** Provided entries **
### config.mk
export PLATFORM = sky130hd
export DESIGN_NAME = period_meter
export DESIGN_NICKNAME = d
export VERILOG_FILES = /design/src/rtl/period_meter.sv
export SDC_FILE = /design/constraint.sdc
export NUM_CORES = 1
export LEC_CHECK = 0
export ABC_AREA = 1
export ABC_CLOCK_PERIOD_IN_PS = 5200
export CAP_MARGIN = 30
export CORE_MARGIN = 2
export CORE_UTILIZATION = 50
export CTS_BUF_LIST = sky130_fd_sc_hd__clkbuf_8
export DETAILED_ROUTE_END_ITERATION = 8
export PLACE_DENSITY = 0.72
export SETUP_SLACK_MARGIN = 0.5
export SLEW_MARGIN = 15
export SYNTH_ARGS = -nofsm -noshare
export SYNTH_HDL_FRONTEND = slang
export SYNTH_SLANG_ARGS = --single-unit
export TNS_END_PERCENT = 10
### constraint.sdc
create_clock -name clk -period 5.2 [get_ports clk]
set_input_delay 0.78 -clock clk [delete_from_list [all_inputs] [get_ports clk]]
set_output_delay 0.78 -clock clk [all_outputs]
set_load 0.005 [all_outputs]
### src/rtl/period_meter.sv
// Measures period and high time of a slow asynchronous square wave in clk cycles.
// Results are presented on a valid/ready port; unaccepted results are overwritten and flagged.
module period_meter #(
  parameter int W    = 16,
  parameter int SYNC = 2
) (
  input  logic         clk,
  input  logic         rst,
  input  logic         en,
  input  logic         sig_in,
  output logic [W-1:0] period,
  output logic [W-1:0] high_time,
  output logic         overflow,
  output logic         missed,
  output logic         valid,
  input  logic         ready
);

  // state   | meaning
  // IDLE    | disabled, counters cleared
  // ARM     | enabled, waiting for the first genuine rising edge
  // MEASURE | counting; every further rise closes a period and reports it
  typedef enum logic [1:0] {
    IDLE    = 2'd0,
    ARM     = 2'd1,
    MEASURE = 2'd2
  } state_t;

  localparam logic [W-1:0] CNT_MAX = '1;
  localparam logic [W-1:0] CNT_ONE = W'(1);

  logic [SYNC-1:0] sync_q;
  logic            s;
  logic            s_d;
  logic            rise;
  state_t          state;
  state_t          state_n;
  logic            start;
  logic            latch;
  logic [W-1:0]    cnt;
  logic [W-1:0]    hcnt;
  logic            sat;
  logic            xfer;

  always_ff @(posedge clk or posedge rst) begin
    if (rst) begin
      sync_q <= '0;
      s_d    <= 1'b0;
    end else begin
      sync_q <= {sync_q[SYNC-2:0], sig_in};
      s_d    <= s;
    end
  end

  assign s    = sync_q[SYNC-1];
  assign rise = s & ~s_d;
  assign xfer = valid & ready;

  always_ff @(posedge clk or posedge rst) begin
    if (rst) state <= IDLE;
    else     state <= state_n;
  end

  always_comb begin
    state_n = state;
    start   = 1'b0;
    latch   = 1'b0;
    case (state)
      IDLE:    if (en) state_n = ARM;
      ARM: begin
        if (rise) begin
          state_n = MEASURE;
          start   = 1'b1;
        end
      end
      MEASURE: if (rise) latch = 1'b1;
      default: state_n = IDLE;
    endcase
    // Disable overrides everything: the open measurement is simply dropped.
    if (!en) begin
      state_n = IDLE;
      start   = 1'b0;
      latch   = 1'b0;
    end
  end

  // The rise cycle itself is counted, so both counters restart at 1.
  always_ff @(posedge clk or posedge rst) begin
    if (rst) begin
      cnt  <= '0;
      hcnt <= '0;
      sat  <= 1'b0;
    end else if (start || latch) begin
      cnt  <= CNT_ONE;
      hcnt <= CNT_ONE;
      sat  <= 1'b0;
    end else if (en && state == MEASURE) begin
      if (cnt != CNT_MAX) cnt <= cnt + CNT_ONE;
      else                sat <= 1'b1;
      if (s && hcnt != CNT_MAX) hcnt <= hcnt + CNT_ONE;
    end else begin
      cnt  <= '0;
      hcnt <= '0;
      sat  <= 1'b0;
    end
  end

  always_ff @(posedge clk or posedge rst) begin
    if (rst) begin
      period    <= '0;
      high_time <= '0;
      overflow  <= 1'b0;
      missed    <= 1'b0;
      valid     <= 1'b0;
    end else if (latch) begin
      period    <= cnt;
      high_time <= hcnt;
      overflow  <= sat;
      valid     <= 1'b1;
      // A result accepted on the same edge is not lost, so it clears rather than sets.
      if (valid && !ready) missed <= 1'b1;
      else if (xfer)       missed <= 1'b0;
    end else if (xfer) begin
      valid  <= 1'b0;
      missed <= 1'b0;
    end
  end

endmodule

; ---- Word-level counts from Yosys, hierarchy flattened
; Index checks and enable logic that the tools add are counted.
[totals]
regBits = 73
[classes]
reduce_logical = 8
eq_ne = 9
add_sub_neg = 2
bitwise = 3
muxes = 22
[ops]
columns = operator, n
row1 = $mux W16, 6
row2 = $add A16 B1 Y16 const B, 2
row3 = $ne A16 B16 Y1 const B, 2
row4 = $mux W1, 13
row5 = $ne A3 B2 Y1 const B, 2
row6 = $ne A3 B3 Y1 const B, 2
row7 = $pmux W2 S3, 1
row8 = $mux W2, 2
row9 = $logic_and A1 B1 Y1, 3
row10 = $and A1 B1 Y1, 2
row11 = $eq A2 B1 Y1 const B, 1
row12 = $eq A2 B2 Y1 const B, 1
row13 = $logic_not A2 Y1, 1
row14 = $ne A2 B2 Y1 const B, 1
row15 = $reduce_and A2 Y1, 1
row16 = $reduce_bool A2 Y1, 1
row17 = $logic_not A1 Y1, 1
row18 = $logic_or A1 B1 Y1, 1
row19 = $not A1 Y1, 1

; ---- Longest topological paths before layout
; Gate-level depths: netlist of the first run.
[logic_depth]
depth_word = 7
mapped_depth = 10

; ---- Worst setup path after synthesis of the first run
; Ideal clock, no wire load.
[synth_timing]
path_type = in2reg
from = in en
to = reg high_time[0]
stages = 7
n_path_buf = 2
setup_slack_ns = 3.570
arrival_ns = 1.500
setup_time_ns = 0.130
cell_sequence = nand3_2 > nor2_4 > inv_2 > buf_6 > buf_2 > nand2_1 > o21ai_1
[synth_between]
elab_chain_cells = 1
[synth_rtl]
columns = item, line
row1 = start: declaration, 9  ; input logic en,
row2 = $mux W1, 80  ; if (!en) begin
row3 = end signal: assignment, 117  ; high_time <= hcnt;
row4 = end: declaration, 12  ; output logic [W-1:0] high_time,
; No other way between the ends.
; A chain may end at the register's enable or synchronous reset.

; ---- Final worst setup path of the first run
[layout_timing]
from = in en
to = reg cnt[0]
[layout_between]
elab_chain_cells = 3
[layout_rtl]
columns = item, line
row1 = $mux W1 or $logic_and A1 B1 Y1 (tied branches), "80, 97"
row2 = $logic_or A1 B1 Y1 or $mux W16 (tied branches), "93, 97"
row3 = $ne A3 B2 Y1 (no line) or $mux W16 (tied branches), --
row4 = end signal: assignment, 98  ; if (cnt != CNT_MAX) cnt <= cnt + CNT_ONE;
row5 = end: declaration, 40  ; logic [W-1:0] cnt;
; Parallel ways exist; a longest one is shown, timed or not.

==> impl_metrics.csv, run 1 <==
group,metric,value,unit
yosys,synth-seq-cells,73,
yosys,synthTopCellsByArea,"dfrtp_1 53%, nand2_1 14%, nand3_1 4.9%",
cts,insertion_delay,0.35,ns
setup_path,critPathMaxStageDelay,0.56,ns
timing,tightest_slew,0.891,ns
worst_hold_path,hold_start,"sync_q[0]",
timing,clock.fmax,0.386,GHz
power,combinationalPowerShare,0.028,
yosys,synth.net_count,435,
finish,fin_nets,476,
global_route,grt_usage,0.218,
global_route,antenna_found_initial,0,
cts,cts_tree,"yes",
run_status,run_status,"completed",
cts,cts_hold_buffers,0,
yosys,synth-seq-area-share,0.529,
timing,post-route-period-util,0.499,
floorplan,start_util,0.511,
global_route,grt_pass1_vias,2622,
power,p_per_area,272,nW/um2
setup_path,crit_path_max_fanout,14,
setup_path,cp.arrival,2.83,ns
yosys,syn_area,3450,um2
timing,slew-limit-headroom,0.405,
cts,h-tree-depth,3,
timing,fin_ws,2.61,ns
cts,cts_resized,0,
timing,hold_violations,0,
timing,tns,0,ns
setup_path,crit_type,"in2reg",
setup_path,required,5.43,ns
place,place_ws,2.28,ns
power,power_switching_share,0.210,
floorplan,fp-row-count,30,
floorplan,die_w,87.1,um
routing,drt_iter0_drc,241,
finish,drive_gt1_frac,0.0802,
timing,drv_slew,0,
power,clock_power_share,0.462,
setup_path,critPathSlowestCell,"clkdlybuf4s50_1",
routing,viasPerCell,5.21,
timing,rsz0062_at_grt,"false",
timing,holdWs,0.351,ns
routing,post-route-drc-count,0,
timing,skew,0.00886,ns
power,p_int,889,uW
cts,cts-root-buf,"clkbuf_8",
global_route,overflow,0,
setup_path,rr_startpoint,"sync_q[1]",
timing,finalCriticalPeriod,2.59,ns
finish,area_delta_synth_final,19.9,%
power,vdd_drop_max,185,uV
cts,postCtsSetupRepairBufs,0,
global_route,grt_pass1_wl,12.7,mm
floorplan,ios,40,
place,gp_congestion,0.918,
routing,wl,7.43,mm
power,p_seq_frac,0.510,
setup_path,cp-end-kind,"flop",
yosys,synth.avg_cell_area,8.07,um2
routing,wire_per_inst,13.4,um
finish,n_antenna_cell,0,
timing,final-setup-viol-count,0,
floorplan,dieHeight,87.1,um
yosys,synth_top_area_frac,0.529,
place,io_buffers,39,
yosys,synth_top_area_cell,"dfrtp_1",
routing,drtAntennaViolNets,0,
cts,cts_sinks,73,
setup_path,critPathLaunchType,"input pin",
global_route,grt_max_degree,58,
worst_hold_path,hold_class,"reg2reg",
flow_run,maxCapViolations,0,
finish,num-fill-cells,620,
floorplan,core,6760,um2
finish,finalNonFillerCells,554,
routing,num_vias,2888,
power,p_sw,236,uW
routing,drt-pass1-iter-count,5,
cts,clk_pin_slew_worst_paths,0.08,ns
yosys,synthDistinctLibCells,26,
cts,cts.path.max_buffers,2,
setup_path,setup.worst_path.start,"en",
place,dp.cells,538,
power,p_leak,1.86,nW
cts,cts_buffers,9,
finish,final_common_cell,"nand2_1",
floorplan,die_area,7590,um2
setup_path,worst-path-buf-inv,3,
place,hpwlAfterDp,5.31,mm
yosys,synth_warnings,0,
finish,layout_common_cells,"131 x nand2_1, 73 x dfrtp_1, 43 x nor2_1, 41 x inv_1, 39 x clkdlybuf4s50_1",
setup_path,path_cells,"clkdlybuf4s50_1, nand3_2, inv_1, nand3_2, inv_2, nand2_1, nand2_1, o21ai_1",
yosys,postSynthCellCount,428,
setup_path,path_delay_family,"buffers and inverters",
[stage by stage]
step                      area, um2  power, mW   util
final                          4140       1.13  0.613
after global routing           4140       1.16  0.613
after CTS                      4140       1.14  0.613
after detailed placement       3900      0.618  0.577
after global placement         3880      0.615  0.574
after floorplan                3450      0.605      -
[flip-flops by register name, summed over array words and instances, names as in the netlist, named ones only]
register / count
hcnt: 16
overflow: 1
state: 2
valid: 1
s_d: 1
period: 16
sat: 1
high_time: 16
sync_q: 2
cnt: 16
[Yosys cell counts (all sizes together)]
library cell	n
buf	9
o211ai	1
o21ai	42
inv	47
a2bb2oi	1
a211oi	1
xor2	5
and2	1
nand2	132
nand4	7
nor2	51
ha	2
clkbuf	2
dfrtp	73
nand3	37
a21oi	9
nor3	8
[cell families after synthesis]
group,share of synthesized area
DFF,0.529
AOI/OAI and AO/OA,0.0808
and+or+nand+nor,0.299
xor gates and xnor gates,0.0127
buffers and inverters,0.0717
adders and majority gates,0.00725
[routing by layer]
| metal | wire length (um) | up-vias | global-route usage |
|---|---|---|---|
| met5 | 0 | - | 0 |
| li1 | - | 1450 | - |
| met4 | 91 | 0 | 0.0755 |
| met2 | 3150 | 88 | 0.300 |
| met1 | 3800 | 1343 | 0.335 |
| met3 | 386 | 7 | 0.0531 |
[power by group through the flow]
stage / clock network [mW] / logic (mW) / registers [mW]
global route: 0.552 / 0.0366 / 0.574
detailed placement: 0 / 0.0325 / 0.585
floorplan: 0 / 0.0204 / 0.584
CTS: 0.530 / 0.0326 / 0.574
finish: 0.520 / 0.0315 / 0.574
global placement: 0 / 0.0297 / 0.585
[area by class of cell]
class,count,area (um2),area share
multi-input combinational,297,1380,0.333
inverter,47,176,0.0426
timing repair buffer,41,418,0.101
tap,80,100,0.0242
clock inverter,4,73.8,0.0178
sequential,73,1830,0.441
clock buffer,12,165,0.0399
[path summary, 6_finish.rpt]
check                           endpoint  slack, ns  cells past startpoint
setup reg to reg                 hcnt[0]       3.09                      8
setup / recovery                  cnt[0]       2.61                      8
hold reg to reg                sync_q[1]       0.35                      0
min in group asynchronous      period[6]       0.77                      2
hold / removal                 sync_q[1]       0.35                      0
max in group asynchronous  high_time[11]       3.54                      4
(Power assumes the default switching activity.)
==> inputs of run 2 (changes only) <==
Settings changed: ABC_CLOCK_PERIOD_IN_PS 5200 to 2400.
Clock period 5.2 ns to 2.4 ns, I/O delays scaled along.
==> run 2 against run 1 <==
  * Combinational power is 140% higher
  * Register-to-register slack worse by 2.5 ns
  * Core utilization rose by 0.83 points
  * Via count grew 1.8%
  * Clock skew barely moved
  * Die area is the same
  * Cell area grew 1.4%
  * Worst setup slack lost 2.0 ns
  * Largest power group unchanged
  * Highest routed layer unchanged
==> impl_metrics.csv, run 2 (synthesis results as in run 1) <==
group,metric,value,unit
run_status,run_status,"completed",
routing,drt-pass1-iter-count,4,
floorplan,die_area,7590,um2
setup_path,crit_type,"reg2reg",
power,p_per_area,574,nW/um2
finish,layout_common_cells,"131 x nand2_1, 73 x dfrtp_1, 43 x nor2_1, 42 x inv_1, 39 x clkdlybuf4s50_1",
finish,final_common_cell,"nand2_1",
place,hpwlAfterDp,5.58,mm
timing,holdWs,0.350,ns
global_route,grt_pass1_vias,2841,
setup_path,required,2.63,ns
routing,drtAntennaViolNets,0,
routing,wire_per_inst,13.8,um
setup_path,crit_path_max_fanout,7,
routing,post-route-drc-count,0,
global_route,grt_usage,0.227,
finish,fin_util,0.621,
floorplan,ios,40,
global_route,overflow,0,
finish,area_delta_synth_final,21.5,%
cts,clk_pin_slew_worst_paths,0.07,ns
timing,slew-limit-headroom,0.648,
place,gp_congestion,0.886,
setup_path,cp-end-kind,"flop",
routing,viasPerCell,5.26,
timing,tightest_slew,0.527,ns
setup_path,worst-path-buf-inv,1,
cts,insertion_delay,0.35,ns
routing,drt_iter0_drc,233,
floorplan,dieHeight,87.1,um
timing,drv_slew,0,
cts,cts_buffers,9,
cts,cts_resized,0,
timing,clock.fmax,0.551,GHz
cts,postCtsSetupRepairBufs,0,
global_route,grt_pass1_wl,13.4,mm
setup_path,critPathSlowestCell,"dfrtp_1",
power,p_leak,1.89,nW
cts,cts_sinks,73,
cts,cts_hold_buffers,0,
timing,skew,0.00900,ns
setup_path,cp.arrival,2.04,ns
floorplan,fp-row-count,30,
setup_path,critPathMaxStageDelay,0.45,ns
floorplan,start_util,0.511,
flow_run,maxCapViolations,0,
setup_path,cp_common_cell,"nand2_1",
timing,final-setup-viol-count,0,
cts,cts_tree,"yes",
routing,wl,7.72,mm
floorplan,core,6760,um2
power,vdd_drop_max,474,uV
global_route,grt_max_degree,28,
setup_path,critPathLaunchType,"flop",
finish,fin_nets,482,
timing,finalCriticalPeriod,1.81,ns
setup_path,path_cells,"ha_1, nand3_1, nor2_2, inv_1, nor2_1, nand2_1, nand2_1, o21ai_1",
worst_hold_path,hold_class,"reg2reg",
cts,cts-root-buf,"clkbuf_8",
finish,num-fill-cells,617,
timing,hold_violations,0,
finish,n_antenna_cell,0,
finish,drive_gt1_frac,0.0877,
place,io_buffers,39,
cts,h-tree-depth,3,
setup_path,path_delay_family,"simple AND/OR/NAND/NOR gates",
floorplan,die_w,87.1,um
routing,num_vias,2939,
global_route,antenna_found_initial,0,
timing,rsz0062_at_grt,"true",
timing,post-route-period-util,0.756,
cts,cts.path.max_buffers,2,
timing,tns,0,ns
[run 2: changes by cell type in the layout (fill, tap and decap cells not counted), sizes merged]
cell      previous run  this run
buf                  2         8
clkinv               2         0
clkinvlp             0         1
[run 2: final timing paths]
| path | startpoint | to | slack (ns) | depth (start not counted) |
|---|---|---|---|---|
| setup / recovery | cnt[1] | cnt[0] | 0.59 | 8 |
| hold / removal | sync_q[0] | sync_q[1] | 0.35 | 0 |
| setup reg to reg | cnt[1] | cnt[0] | 0.59 | 8 |
| hold reg to reg | sync_q[0] | sync_q[1] | 0.35 | 0 |
| max in group asynchronous | rst | state[0] | 1.50 | 3 |
| min in group asynchronous | rst | period[6] | 0.41 | 2 |
[run 2: layer usage]
layer / GRT usage / vias up / wire length [um]
met5: 0 / - / 0
met4: 0.101 / 0 / 159
met3: 0.0360 / 13 / 392
met2: 0.344 / 83 / 3430
met1: 0.324 / 1380 / 3740
li1: - / 1463 / -
[run 2: layout make-up]
cell class	count	area [um2]	share of cell area
sequential	73	1830	0.435
multi-input combinational	297	1380	0.330
timing repair buffer	47	475	0.113
inverter	47	180	0.0429
clock buffer	12	165	0.0394
tap	80	100	0.0239
clock inverter	3	63.8	0.0152
[run 2: power breakdown]
part	internal, mW	switching (mW)	total [mW]
clock network	0.661	0.425	1.09
registers	1.24	0.00766	1.24
logic	0.0246	0.0504	0.0750
total	1.92	0.483	2.41
[run 2: stage by stage]
stage	cell area [um2]	cells	worst slack [ns]	total power [mW]
3_3_place_gp	3960	544	0.431	1.34
2_1_floorplan	3460	428	0.922	1.31
4_1_cts	4190	559	0.529	2.43
3_5_place_dp	3960	544	0.364	1.35
5_1_grt	4200	559	0.410	2.49
6_report	4200	559	0.586	2.41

** What needs to be done **
Begin with the top line of the material and go as far as the line with "export CAP_MARGIN = 30". Set down those lines exactly, both ends included, and nothing more.

** Answer **
### config.mk
export PLATFORM = sky130hd
export DESIGN_NAME = period_meter
export DESIGN_NICKNAME = d
export VERILOG_FILES = /design/src/rtl/period_meter.sv
export SDC_FILE = /design/constraint.sdc
export NUM_CORES = 1
export LEC_CHECK = 0
export ABC_AREA = 1
export ABC_CLOCK_PERIOD_IN_PS = 5200
export CAP_MARGIN = 30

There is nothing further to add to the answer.